### The problem
Using the listing below, select the lines with the word "grow" and copy them.

### Task input
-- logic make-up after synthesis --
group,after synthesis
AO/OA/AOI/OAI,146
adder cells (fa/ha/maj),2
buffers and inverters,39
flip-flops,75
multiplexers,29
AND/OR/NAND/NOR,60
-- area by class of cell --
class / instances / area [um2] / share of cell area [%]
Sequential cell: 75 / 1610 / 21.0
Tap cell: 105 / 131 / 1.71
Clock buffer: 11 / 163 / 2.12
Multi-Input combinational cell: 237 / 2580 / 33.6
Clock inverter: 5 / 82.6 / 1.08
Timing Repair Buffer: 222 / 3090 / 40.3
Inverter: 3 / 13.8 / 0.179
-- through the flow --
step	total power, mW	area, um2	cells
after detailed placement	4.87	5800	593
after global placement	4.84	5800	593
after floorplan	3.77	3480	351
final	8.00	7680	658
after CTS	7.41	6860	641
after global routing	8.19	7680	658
===== src/rtl/ptr_sync_pkg.sv =====
// ----------------------------------------------------------------------------
// ptr_sync_pkg
//
// Purpose : shared constants and helper functions for the Gray pointer
//           synchroniser (ptr_sync) and its flop chain (sync_chain).
//
// Contents:
//   MIN_SYNC_STAGES / MAX_SYNC_STAGES : legal synchroniser depth range.
//   MAX_PTR_WIDTH                     : widest pointer the helpers handle.
//   gray2bin()                        : Gray to binary conversion.
//   multi_bit_change()                : 1 when a XOR difference has >1 bit set.
// ----------------------------------------------------------------------------
package ptr_sync_pkg;

    localparam int unsigned MIN_SYNC_STAGES = 2;
    localparam int unsigned MAX_SYNC_STAGES = 4;
    localparam int unsigned MAX_PTR_WIDTH   = 32;

    // Callers zero-extend their pointer to MAX_PTR_WIDTH. The leading zeros
    // propagate through the MSB-first XOR recurrence unchanged, so the low
    // ADDR_WIDTH+1 bits of the result are the conversion of the real pointer.
    function automatic logic [MAX_PTR_WIDTH-1:0] gray2bin(
        input logic [MAX_PTR_WIDTH-1:0] gray
    );
        logic [MAX_PTR_WIDTH-1:0] bin;
        bin = '0;
        bin[MAX_PTR_WIDTH-1] = gray[MAX_PTR_WIDTH-1];
        for (int unsigned k = 1; k < MAX_PTR_WIDTH; k++) begin
            bin[MAX_PTR_WIDTH-1-k] = bin[MAX_PTR_WIDTH-k] ^ gray[MAX_PTR_WIDTH-1-k];
        end
        return bin;
    endfunction

    // Clearing the lowest set bit leaves something only if two or more
    // bits were set.
    function automatic logic multi_bit_change(
        input logic [MAX_PTR_WIDTH-1:0] diff
    );
        return (diff & (diff - 1'b1)) != '0;
    endfunction

endpackage : ptr_sync_pkg
File: config.mk
export PLATFORM = sky130hd
export DESIGN_NAME = srl_fifo_mc
export DESIGN_NICKNAME = d
export VERILOG_FILES = /design/src/rtl/srl_fifo_pkg.sv /design/src/rtl/srl_fifo_mc_shiftreg.sv /design/src/rtl/srl_fifo_mc.sv
export SDC_FILE = /design/constraint.sdc
export NUM_CORES = 1
export LEC_CHECK = 0
export ABC_AREA = 1
export BUFFER_PORTS_ARGS = -buffer_cell sky130_fd_sc_hd__buf_4
export CAP_MARGIN = 15
export CELL_PAD_IN_SITES_DETAIL_PLACEMENT = 1
export CELL_PAD_IN_SITES_GLOBAL_PLACEMENT = 1
export CORE_MARGIN = 5
export CORE_UTILIZATION = 28
export CTS_BUF_LIST = sky130_fd_sc_hd__clkbuf_2
export DETAILED_ROUTE_END_ITERATION = 8
export PLACE_DENSITY = 0.61
export SLEW_MARGIN = 20
export SYNTH_ARGS = -nofsm -noshare
export SYNTH_HDL_FRONTEND = slang
export SYNTH_SLANG_ARGS = --single-unit
File: constraint.sdc
create_clock -name clk -period 4 [get_ports clk]
set_input_delay 0.4 -clock clk [delete_from_list [all_inputs] [get_ports clk]]
set_output_delay 0.4 -clock clk [all_outputs]
set_load 0.02 [all_outputs]
[src/rtl/seq_divider_pkg.sv]
// seq_divider_pkg: shared definitions for the multicycle signed divider.
// Holds the default datapath width, the FSM state encoding and the
// divide operation code used by the execute-stage decode.
package seq_divider_pkg;

    localparam int WIDTH_DEF = 32;

    // FSM state encoding; the decode/debug logic relies on these values.
    typedef enum logic [1:0] {
        IDLE = 2'd0,
        RUN  = 2'd1,
        FIX  = 2'd2,
        DONE = 2'd3
    } div_state_t;

    // ALU operation code selecting this unit in the execute stage.
    localparam logic [4:0] ALU_OP_DIV = 5'b00111;

endpackage

[src/rtl/seq_divider_div_step.sv]
// div_step: one combinational restoring-division step.
// Shifts {rem, quot} left by one, trial-subtracts the divisor from the
// partial remainder and keeps the result only if it did not go negative.
// Ports:
//   rem       - current partial remainder (WIDTH+1 bits, top bit always 0)
//   quot      - current quotient / remaining dividend bits
//   divisor   - divisor magnitude
//   next_rem  - partial remainder after this step
//   next_quot - quotient after this step (new bit shifted into bit 0)
module div_step #(
    parameter int WIDTH = 32
) (
    input  logic [WIDTH:0]   rem,
    input  logic [WIDTH-1:0] quot,
    input  logic [WIDTH-1:0] divisor,
    output logic [WIDTH:0]   next_rem,
    output logic [WIDTH-1:0] next_quot
);

    logic [WIDTH:0] sh_rem;
    logic [WIDTH:0] trial;
    logic           rem_top_unused;

    // Remainder is always below the divisor, so its top bit is zero on
    // entry; the shift pushes it out without loss.
    assign rem_top_unused = rem[WIDTH];

    assign sh_rem = {rem[WIDTH-1:0], quot[WIDTH-1]};
    // Subtract as add of the one's complement plus one.
    assign trial  = sh_rem + ~{1'b0, divisor} + (WIDTH+1)'(1);

    assign next_rem  = trial[WIDTH] ? sh_rem : trial;
    assign next_quot = {quot[WIDTH-2:0], ~trial[WIDTH]};

endmodule

[src/rtl/seq_divider.sv]
// seq_divider: multicycle signed integer divider (restoring, 1 bit/clock).
// A ctrl_DIV pulse captures the operands; WIDTH steps later the
// quotient (truncated toward zero) and remainder (sign of dividend) are
// registered and data_resultRDY pulses for one cycle. Divide by zero
// completes after one cycle with data_exception set.
// Ports:
//   clock, reset          - rising-edge clock, async active-high reset
//   ctrl_DIV              - start pulse (also aborts a running operation)
//   data_operandA/B       - dividend / divisor, two's complement
//   data_result           - quotient
//   data_remainder        - remainder
//   data_exception        - divide-by-zero flag, held until next completion
//   data_resultRDY        - one-cycle completion strobe
//   busy                  - high while iterating or sign-correcting
module seq_divider
    import seq_divider_pkg::*;
#(
    parameter int WIDTH = WIDTH_DEF,
    parameter int CNT_W = 5
) (
    input  logic             clock,
    input  logic             reset,
    input  logic             ctrl_DIV,
    input  logic [WIDTH-1:0] data_operandA,
    input  logic [WIDTH-1:0] data_operandB,
    output logic [WIDTH-1:0] data_result,
    output logic [WIDTH-1:0] data_remainder,
    output logic             data_exception,
    output logic             data_resultRDY,
    output logic             busy
);

    div_state_t       state;
    logic [CNT_W-1:0] cnt;
    logic [WIDTH:0]   rem;
    logic [WIDTH-1:0] quot;
    logic [WIDTH-1:0] divisor;
    logic             sign_q;
    logic             sign_r;
    logic             div0;

    logic [WIDTH:0]   next_rem;
    logic [WIDTH-1:0] next_quot;
    logic [WIDTH-1:0] mag_a;
    logic [WIDTH-1:0] mag_b;

    // Magnitudes; -2^(W-1) maps to itself and is read as unsigned.
    assign mag_a = data_operandA[WIDTH-1] ? -data_operandA : data_operandA;
    assign mag_b = data_operandB[WIDTH-1] ? -data_operandB : data_operandB;

    div_step #(.WIDTH(WIDTH)) u_step (
        .rem       (rem),
        .quot      (quot),
        .divisor   (divisor),
        .next_rem  (next_rem),
        .next_quot (next_quot)
    );

    always_ff @(posedge clock or posedge reset) begin
        if (reset) begin
            state          <= IDLE;
            cnt            <= '0;
            rem            <= '0;
            quot           <= '0;
            divisor        <= '0;
            sign_q         <= 1'b0;
            sign_r         <= 1'b0;
            div0           <= 1'b0;
            data_result    <= '0;
            data_remainder <= '0;
            data_exception <= 1'b0;
            data_resultRDY <= 1'b0;
            busy           <= 1'b0;
        end else begin
            data_resultRDY <= 1'b0;
            case (state)
                RUN: begin
                    rem  <= next_rem;
                    quot <= next_quot;
                    if (cnt == CNT_W'(WIDTH-1)) state <= FIX;
                    else                        cnt   <= cnt + CNT_W'(1);
                end
                FIX: begin
                    data_result    <= sign_q ? -quot : quot;
                    data_remainder <= sign_r ? -rem[WIDTH-1:0] : rem[WIDTH-1:0];
                    data_exception <= 1'b0;
                    busy           <= 1'b0;
                    state          <= DONE;
                end
                DONE: begin
                    // Results are already final here, so a start on this
                    // edge is a back-to-back issue, not an abort.
                    data_resultRDY <= 1'b1;
                    if (div0) begin
                        // quot still holds |A|; re-apply the dividend sign.
                        data_result    <= '0;
                        data_remainder <= sign_r ? -quot : quot;
                        data_exception <= 1'b1;
                    end
                    state <= IDLE;
                end
                default: ;
            endcase

            if (ctrl_DIV) begin
                rem     <= '0;
                quot    <= mag_a;
                divisor <= mag_b;
                sign_q  <= data_operandA[WIDTH-1] ^ data_operandB[WIDTH-1];
                sign_r  <= data_operandA[WIDTH-1];
                div0    <= (data_operandB == '0);
                cnt     <= '0;
                busy    <= (data_operandB != '0);
                state   <= (data_operandB == '0) ? DONE : RUN;
            end
        end
    end

endmodule
[config.mk]
export PLATFORM = sky130hd
export DESIGN_NAME = seq_divider
export DESIGN_NICKNAME = d
export VERILOG_FILES = /design/src/rtl/seq_divider_pkg.sv /design/src/rtl/seq_divider_div_step.sv /design/src/rtl/seq_divider.sv
export SDC_FILE = /design/constraint.sdc
export NUM_CORES = 1
export LEC_CHECK = 0
export BUFFER_PORTS_ARGS = -buffer_cell sky130_fd_sc_hd__buf_2
export CAP_MARGIN = 15
export CORE_ASPECT_RATIO = 0.6
export CORE_MARGIN = 1
export CORE_UTILIZATION = 54
export DETAILED_ROUTE_END_ITERATION = 10
export PLACE_DENSITY = 0.78
export REMOVE_ABC_BUFFERS = 1
export SLEW_MARGIN = 20
export SYNTH_ARGS = -nofsm -noshare
export SYNTH_HDL_FRONTEND = slang
export SYNTH_SLANG_ARGS = --single-unit
[constraint.sdc]
create_clock -name clock -period 4.8 [get_ports clock]
set_input_delay 0.48 -clock clock [delete_from_list [all_inputs] [get_ports clock]]
set_output_delay 0.48 -clock clock [all_outputs]
set_load 0.005 [all_outputs]
### Word level (Yosys, flattened, before mapping)

Index checks and enable logic that the tools add are counted.

| cells by class | value |
|---|---|
| bitwise logic cells | 3 |
| multiplexer cells | 26 |
| add/subtract/negate cells | 7 |
| reduce and logical (&&, ||, !) cells | 9 |
| equal/unequal tests | 7 |

Operator list:

| cell | number |
|---|---|
| 2-to-1 mux 32 bit | 12 |
| negator 32 bit | 4 |
| case mux 32 bit (2 select lines) | 2 |
| adder 33 x 1 -> 33 bit (second input constant) | 1 |
| adder 33 bit | 1 |
| inverter 32 -> 33 bit | 1 |
| logical NOT 32 bit | 1 |
| nonzero test 32 bit | 1 |
| 2-to-1 mux 5 bit | 3 |
| 2-to-1 mux 2 bit | 3 |
| case mux 2 bit (3 select lines) | 1 |
| AND reduction 2 bit | 3 |
| nonzero test 2 bit | 3 |
| adder 5 x 1 -> 5 bit (second input constant) | 1 |
| == test 5 bit (second input constant) | 1 |
| == test 2 bit (second input constant) | 2 |
| 2-to-1 mux 1 bit | 4 |
| != test 2 bit (second input constant) | 2 |
| nonzero test 4 bit | 1 |
| != test 3 bit (second input constant) | 1 |
| == test 2 x 1 -> 1 bit (second input constant) | 1 |
| case mux 1 bit (2 select lines) | 1 |
| inverter 1 bit | 1 |
| XOR 1 bit | 1 |

| word-level totals | value |
|---|---|
| input bits | 67 |
| flip-flop bits (word level) | 173 |
| output and inout bits | 67 |

### Depth between registers and ports, before layout

Gate-level depths: netlist of run 1.

| depth | value |
|---|---|
| depth in word-level cells | 6 |
| gate-level depth with buffers | 14 |
| mapped depth without buffers | 12 |

### Cells and area by module

Synthesis of run 1 repeated with hierarchy kept, for this count alone.

| second synthesis, totals | value |
|---|---|
| cell total of the unflattened synthesis | 1515 |
| area, all modules | 12781.0 µm² |

Modules (own cells, without submodules):

| module | seq. area each (µm²) | cells an instance | instances | area each (µm²) |
|---|---|---|---|---|
| seq_divider | 4354.2 | 1128 | 1 | 10067.2 |
| div_step | 0.0 | 387 | 1 | 2713.9 |

### Least setup slack after synthesis of run 1

Ideal clock, no wire load.

| timing path | value |
|---|---|
| path kind | register to register |
| start | register quot[31] |
| end | register rem[29] |
| clock period less this slack | 3.235 ns |
| buffers on the path | 2 |
| slack | 1.565 ns |
| arrival | 3.141 ns |
| data required time | 4.706 ns |
| stages on the path, launching flop included | 15 |
| cells stage by stage | dfrtp_1 -> inv_1 -> ha_1 -> fa_1 -> nand2b_1 -> a21oi_1 -> o211a_1 -> or2_2 -> a22oi_1 -> a31oi_1 -> xor2_1 -> buf_2 -> buf_1 -> o2111ai_1 -> a211oi_1 |

| between the ends | value |
|---|---|
| word-level cells in the longest chain between the ends | 5 |

RTL lines:

| item | RTL line | RTL |
|---|---|---|
| from (decl) | seq_divider.sv:36 | `logic [WIDTH-1:0] quot;` |
| from (signal assigned) | seq_divider.sv:79 | `quot <= next_quot;` |
| from (signal assigned) | seq_divider.sv:107 | `quot <= mag_a;` |
| adder 33 bit | seq_divider_div_step.sv:30 | `assign trial = sh_rem + ~{1'b0, divisor} + (WIDTH+1)'(1);` |
| adder 33 x 1 -> 33 bit | seq_divider_div_step.sv:30 |  |
| 2-to-1 mux 32 bit | seq_divider_div_step.sv:32 | `assign next_rem = trial[WIDTH] ? sh_rem : trial;` |
| 2-to-1 mux 32 bit | seq_divider.sv:76 | `case (state)` |
| 2-to-1 mux 32 bit | seq_divider.sv:105 | `if (ctrl_DIV) begin` |
| to (signal assigned) | seq_divider.sv:78 | `rem <= next_rem;` |
| to (decl) | seq_divider.sv:35 | `logic [WIDTH:0] rem;` |

Every way passes these cells. The select of a mux whose other input is x is not followed.
A chain may end at the register's enable or synchronous reset.

### Worst setup path after layout of run 1

| timing path | value |
|---|---|
| start | register rem[0] |
| end | register rem[12] |

| between the ends | value |
|---|---|
| word-level cells in the longest chain between the ends | 5 |

RTL lines:

| item | RTL line |
|---|---|
| adder 33 bit | seq_divider_div_step.sv:30 |
| adder 33 x 1 -> 33 bit | seq_divider_div_step.sv:30 |
| 2-to-1 mux 32 bit | seq_divider_div_step.sv:32 |
| 2-to-1 mux 32 bit | seq_divider.sv:76 |
| 2-to-1 mux 32 bit | seq_divider.sv:105 |

Every way passes these cells. The select of a mux whose other input is x is not followed.

==> results of run 1 <==
-- metrics by stage --
stage          area (um2)  setup slack [ns]
6_report            13500              1.03
5_1_grt             13500             0.829
4_1_cts             13500              1.10
3_5_place_dp        12800             0.973
3_3_place_gp        12800             0.993
2_1_floorplan       11700            -0.368
-- registers in the layout, indices dropped and copies added, names as in the netlist --
| name | count |
|---|---|
| sign_q | 1 |
| cnt | 5 |
| state | 2 |
| divisor | 32 |
| data_remainder | 32 |
| data_result | 32 |
| sign_r | 1 |
| data_resultRDY | 1 |
| busy | 1 |
| quot | 32 |
| data_exception | 1 |
| rem | 32 |
| div0 | 1 |
-- path summary, 6_finish.rpt --
| path | startpoint | endpoint | slack (ns) |
|---|---|---|---|
| worst max-delay path | rem[0] | rem[12] | 1.03 |
| worst min-delay path | reset | quot[4] | 0.19 |
| worst max register to register | rem[0] | rem[12] | 1.03 |
| worst min register to register | data_result[23] | data_result[23] | 0.47 |
| max in group asynchronous | reset | quot[18] | 3.46 |
| min in group clock | data_operandA[0] | quot[0] | 0.30 |
-- metal layers --
metal	share of wire	vias up	track usage
met2	0.45	389	0.440
met1	0.46	5274	0.407
met5	0	-	0
li1	-	5260	-
met4	0.0095	0	0.0615
met3	0.077	30	0.0656
-- cell usage in the layout (no fill, tap or decap), drive strengths merged, types with 14 or more instances in the layout --
master / n
a211oi: 15
a21oi: 90
buf: 147
clkbuf: 22
dfrtp: 173
ha: 38
inv: 58
mux2i: 29
nand2: 185
nand2b: 18
nor2: 114
nor3: 52
nor4: 30
o21ai: 122
o22ai: 16
o31ai: 38
o41ai: 15
or3: 27
or4: 14
xnor2: 67
xor2: 109
-- critical path: stages (launching register included) --
cell and delay [ns]:
dfrtp_1 0.44, inv_1 0.13, fa_1 0.46, nand2b_1 0.20, a21oi_1 0.27, o211a_1 0.26
or2_2 0.17, a22oi_1 0.12, a31oi_1 0.59, xnor2_2 0.09, buf_4 0.26, or3_1 0.38
a311oi_1 0.28
-- final cells by class --
class | count | area, um2
Tap cell | 279 | 349
Inverter | 58 | 223
Multi-Input combinational cell | 1121 | 7150
Clock inverter | 10 | 163
Clock buffer | 22 | 464
Sequential cell | 173 | 4330
Timing Repair Buffer | 147 | 806
Fill cell | 1853 | 7960
-- power groups by stage --
stage / Clock (W) / Combinational [W] / Sequential (W)
after global placement: 0 / 0.00203 / 0.00215
final: 0.00150 / 0.00216 / 0.00214
after CTS: 0.00152 / 0.00213 / 0.00214
after floorplan: 0 / 0.00146 / 0.00207
after global routing: 0.00158 / 0.00240 / 0.00218
after detailed placement: 0 / 0.00210 / 0.00216
-- synth_stat cells, types with 4 or more instances --
cell	count	area (um2)
a211oi_1	15	113
a21o_1	6	45.0
a21oi_1	90	450
a22o_1	8	70.1
a22oi_1	7	52.6
a311oi_1	7	61.3
a31oi_1	7	43.8
and2_1	7	43.8
and3_1	10	62.6
buf_1	14	52.6
buf_2	7	35.0
clkbuf_1	72	270
dfrtp_1	173	4330
ha_1	38	475
inv_1	58	218
mux2i_1	29	290
nand2_1	184	691
nand2b_1	18	113
nand3_1	12	60.1
nor2_1	114	428
nor2b_1	12	75.1
nor3_1	50	250
nor4_1	30	188
o211ai_1	6	45.0
o21a_1	7	52.6
o21ai_0	119	596
o21bai_1	4	30.0
o221ai_1	9	78.8
o22ai_1	16	100
o31ai_1	36	270
o41ai_1	15	131
or2_2	4	25.0
or3_1	22	138
or4_1	13	97.6
xnor2_1	67	587
xor2_1	109	955
-- kinds of logic after synthesis --
kind of cell    Yosys count  synth area share
xor+xnor                176             0.128
simple gates            496             0.195
compound gates          377             0.198
fa+ha+maj                39            0.0411
flops                   173             0.359
buf+inv                 155            0.0508
mux                      33            0.0287
==> impl_results.md, run 1 <==
* Area grow syn2layout at 11.8%
* Post-Layout Cell Count at 1810
* Final Core Density at 0.629
* Internal at 0.00358 W
* Number of CTS-inserted buffers at 17
* Fmax at 265 MHz
* Initial antenna violation count at 0
* HPWL Detailed at 23200 um
* Initial Util at 0.562
* Status: finished, final reports clean
* Final min period at 3.77 ns
* Post-CTS setup buffers at 0
* Post-synth cell types at 72
* Sequential group share of total power at 0.369
* Setup TNS at 0 ns
* Hold_buf cts at 0
* Hold WC Path Type: in -> async
* Peak supply drop at 0.000296 V
* Core Box Area at 21400 um2
* Drt via density at 6.05
* N_diodes at 0
* Pwr/cell area at 430 nW/um2
* Drt first pass iters at 6
* Slew Viols, Final at 0
* Root Driver: clkbuf_16
* Top_reg_cell synth: dfrtp_1
* Largest net degree at the start of global routing at 92
* Final setup violation count at 0
* Mapped Cells at 1449
* Seq cells post-synth at 173
* CP Class: reg -> reg
* Clock buffer depth at 2
* Clock share of power at 0.259
* Final Hold Vio Count at 0
* Yosys Warn Count at 0
* Placed cells at 1777
* Cell leakage power at 6.18 nW
* Slew @ Worst Pin at 1.20 ns
* Layout cells sized above 1 at 0.136
* Post-route ant nets at 0
* TritonCTS clock tree: done
* Clock sinks at 173
* Sw Pwr at 0.00223 W
* Register area share after synthesis at 0.359
* Routed vias at 11000
* Synth Cell Area at 12100 um2
* First-pass GRT wire length at 52900 um
* Remaining Overflow, GRT at 0
* Number of buffer cells added on primary ports at 133
* IO Pins at 134
* Slew headroom at 0.195
* Startpoint Class: flop
* Avg Synthesized Cell Area at 8.32 um2
* Drc violations at 0
* WL/cell at 17.6 um
* Hold slack at 0.186 ns
* Die Y-Extent at 118 um
* Required time of the critical path at 5.14 ns
* Worst-path fanout max at 31
* Crit path DAT at 4.11 ns
* Clock transition at path regs at 0.07 ns
* Final #Nets at 1624
* GR Util All Layers at 0.285
* FF-to-FF path depth at 12
* PostCTS Resize Cnt at 0
* Post-synth EDFFs at 0
* Logic pwr share at 0.372
* DRT iter0 DRCs at 981
* Die X at 195 um
* Switch share at 0.384
* FP Rows at 41
* Max_cap viols at 0
* Worst Skew at 0.00863 ns
* CTS H-tree depth at 4
* Crit end category: flop
* Final RePlAce weighted congestion at 0.986
* Die ar. at 23000 um2
* Async set or reset register ratio after synthesis at 1.00
* Routed WL at 31800 um
* Final worst-path cycle share at 0.786
* Number of global-route vias before repair at 10500
* RSZ-0062 raised after global routing: false
* Tot Pwr at 0.00580 W
* Skew-Pair Late Insertion Delay at 0.44 ns
Power figures use the tool's default switching activity.
==> inputs of run 2 (changes only) <==
--- a/config.mk
+++ b/config.mk
@@ -9,9 +9,9 @@
 export CAP_MARGIN = 15
 export CORE_ASPECT_RATIO = 0.6
 export CORE_MARGIN = 1
-export CORE_UTILIZATION = 54
+export CORE_UTILIZATION = 60
 export DETAILED_ROUTE_END_ITERATION = 10
-export PLACE_DENSITY = 0.78
+export PLACE_DENSITY = 0.82
 export REMOVE_ABC_BUFFERS = 1
 export SLEW_MARGIN = 20
 export SYNTH_ARGS = -nofsm -noshare
==> constraint.sdc (replaced) <==
create_clock -name clock -period 3.51 [get_ports clock]
set_input_delay 0.351 -clock clock [delete_from_list [all_inputs] [get_ports clock]]
set_output_delay 0.351 -clock clock [all_outputs]
set_load 0.005 [all_outputs]
==> impl_results.md, run 2 (synthesis gave the netlist of run 1 again) <==
* Most frequent cells in the layout: nand2_1, dfrtp_1, buf_2, o21ai_0, nor2_1
* GR Util All Layers at 0.313
* R2R setup slack at 0.18 ns
* Initial antenna violation count at 0
* Final RePlAce weighted congestion at 0.913
* Final worst-path cycle share at 0.947
* Skew-Pair Late Insertion Delay at 0.44 ns
* Fill cells at 1516
* Clock buffer depth at 2
* CP max stage delay at 0.58 ns
* Routed WL at 31700 um
* Die Y-Extent at 112 um
* Failing checks: hold timing
* Final Core Density at 0.706
* Routed vias at 11200
* Crit path DAT at 3.63 ns
* Core Box Area at 19400 um2
* Setup TNS at 0 ns
* Required time of the critical path at 3.81 ns
* IO Pins at 134
* Worst-path fanout max at 10
* Finished Cell Area at 13700 um2
* Reg-to-reg endpoint: data_remainder[31]
* Placed Instance Area at 13100 um2
* Hold WC Path Type: in -> async
* RSZ-0062 raised after global routing: false
* Final setup margin at 0.185 ns
* CTS H-tree depth at 4
* Final setup violation count at 0
* Remaining Overflow, GRT at 0
* Number of buffer cells added on primary ports at 133
* Final Hold Vio Count at 5
* HPWL Detailed at 23500 um
* Pwr/cell area at 578 nW/um2
* Number of global-route vias before repair at 10500
* Initial Util at 0.623
* Layout cells sized above 1 at 0.155
* Final #Nets at 1652
* TritonCTS clock tree: done
* Die ar. at 20700 um2
* Slowest-stage cell, CP: or4b_4
* Area grow syn2layout at 13.4%
* Root Driver: clkbuf_16
* Worst Skew at 0.00867 ns
* Slew @ Worst Pin at 1.04 ns
* First-pass GRT wire length at 51400 um
* Hold slack at -0.0142 ns
* Drc violations at 0
* R2R Path Start: quot[5]
* CP Class: reg -> reg
* Crit path launch: quot[5]
* Drt first pass iters at 7
* Die X at 185 um
* Place WS at 0.0114 ns
* Final min period at 3.33 ns
* Status: finished, violations left
* N_diodes at 0
* WL/cell at 17.4 um
* Hold_buf cts at 0
* Drt via density at 6.11
* Post-route ant nets at 0
* Post-CTS setup buffers at 0
* DRT iter0 DRCs at 934
* Peak supply drop at 0.000408 V
* Clock transition at path regs at 0.07 ns
* Slew Viols, Final at 0
* Crit-path cells: nor4_1, or4b_4, or3_4, nor3_4, nand2_2, or4_4, o31ai_4, xnor2_1, o21ai_1
* FP Rows at 39
* Clock sinks at 173
* Crit end category: flop
* FF-to-FF path depth at 9
* Max_cap viols at 0
* Slew headroom at 0.307
* Cell leakage power at 6.31 nW
* Largest net degree at the start of global routing at 71
* Commonest non-fill, non-tap cell in the layout: nand2_1
* Number of CTS-inserted buffers at 17
* Fmax at 301 MHz
* Startpoint Class: flop
==> run 2: cell types whose count changed in the layout (fill, tap and decap cells not counted), sizes merged <==
cell	previous run	this run
clkbuf	22	17
inv	58	65
buf	147	175
clkinvlp	2	3
bufinv	4	1
==> run 2: stage by stage <==
| step | hold WS, ns | power, W | cells |
|---|---|---|---|
| 6_report | -0.0142 | 0.00790 | 1825 |
| 5_1_grt | 0.0441 | 0.00838 | 1825 |
| 4_1_cts | 0.0175 | 0.00786 | 1825 |
| 3_5_place_dp | 0.465 | 0.00599 | 1793 |
| 3_3_place_gp | 0.458 | 0.00588 | 1793 |
| 2_1_floorplan | 0.414 | 0.00483 | 1352 |
==> run 2: layout make-up <==
class | instances | area [um2] | area share
tap | 266 | 333 | 0.0243
multi-input combinational | 1121 | 7170 | 0.524
inverter | 58 | 223 | 0.0163
clock buffer | 17 | 425 | 0.0311
clock inverter | 15 | 134 | 0.00979
timing repair buffer | 175 | 1060 | 0.0774
sequential | 173 | 4330 | 0.317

### Answer to the exercise
* Area grow syn2layout at 11.8%
* Area grow syn2layout at 13.4%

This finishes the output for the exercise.